Rep. Kraig Powell, R-Heber City, plans this session to run HB264, which would require property tax notices to include the amount going toward charter schools. Charter schools are independently run public schools, and there are more than 85 of them in Utah.
"I think it will be good for education policy," Powell said, "to have taxpayers know a little bit more about where their funds are going, how those funds are being spent, and the fact that some of those property tax dollars are going not just as the taxpayers might think to their school districts and school boards they voted for but also for charter schools."
It's a bill that's already garnered support from the Utah School Boards and Utah School Superintendents associations, said Patti Harrington, a lobbyist for those groups. She said the proposed change would make it more apparent to taxpayers exactly how much school districts lose to charters each year.
"We feel like in the interest of transparency, this bill would create a method by which to inform taxpayers some of their property tax money is going to support charter schools," Harrington said.
Others are skeptical of the bill, saying it oversimplifies a complicated situation.
"There's not money coming from the districts to the charter schools in kind of the way that it's being portrayed â¦ with this property tax notice, and I think that's frustrating from a charter school perspective," said Chris Bleak, president of the Utah Association of Public Charter Schools. "The issue is much more nuanced than I think this bill is sometimes making it out to be."

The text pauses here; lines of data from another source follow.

**config.mk**
```make
export PLATFORM = sky130hd
export DESIGN_NAME = cache_id_regs
export DESIGN_NICKNAME = d
export VERILOG_FILES = /design/src/rtl/cache_id_pkg.sv /design/src/rtl/cache_id_regs.sv
export SDC_FILE = /design/constraint.sdc
export NUM_CORES = 1
export LEC_CHECK = 0
export BUFFER_PORTS_ARGS = -buffer_cell sky130_fd_sc_hd__buf_2
export CAP_MARGIN = 20
export CORE_ASPECT_RATIO = 0.9
export CORE_MARGIN = 2
export CORE_UTILIZATION = 41
export DETAILED_ROUTE_END_ITERATION = 8
export GPL_ROUTABILITY_DRIVEN = 0
export PLACE_DENSITY = 0.78
export SLEW_MARGIN = 10
export SYNTH_ARGS = -nofsm -noshare
export SYNTH_HDL_FRONTEND = slang
export SYNTH_SLANG_ARGS = --single-unit
```
**constraint.sdc**
```tcl
create_clock -name clk -period 1.62 [get_ports clk]
set_input_delay 0.162 -clock clk [delete_from_list [all_inputs] [get_ports clk]]
set_output_delay 0.162 -clock clk [all_outputs]
set_load 0.05 [all_outputs]
```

Charters are funded largely through income tax revenue, just as traditional public schools are. But unlike school districts, they can't raise property taxes on their own so they also receive what's called local replacement money. Most of that local replacement money comes from the state, but part of it comes from school districts. This fiscal year, nearly $78 million of that local replacement money came from the state and about $10 million came from school districts.
School districts, however, don't pay that money directly to charters. Rather, the state simply reduces the amount of money it sends to school districts based on each district's share of that local replacement money.
Powell says his bill would require property tax notices to show the cost to individual taxpayers of their school districts' share of local replacement money, based on funding formulas.
"It is absolutely objective and transparent and is not meant to create any controversy but only to provide more information to the taxpayer," Powell said.
Bleak said he wishes lawmakers would focus on bigger-picture funding issues.
"They're all public schools and educating our kids," Bleak said of charters and traditional schools, "and we should be viewing it from a more global standpoint."
Former Rep. Stephen Sandstrom, R-Orem, ran a similar bill last year, HB392, that passed the House unanimously, despite concerns from some that the change could be confusing and misleading. That bill ultimately stalled in the Senate Rules Committee.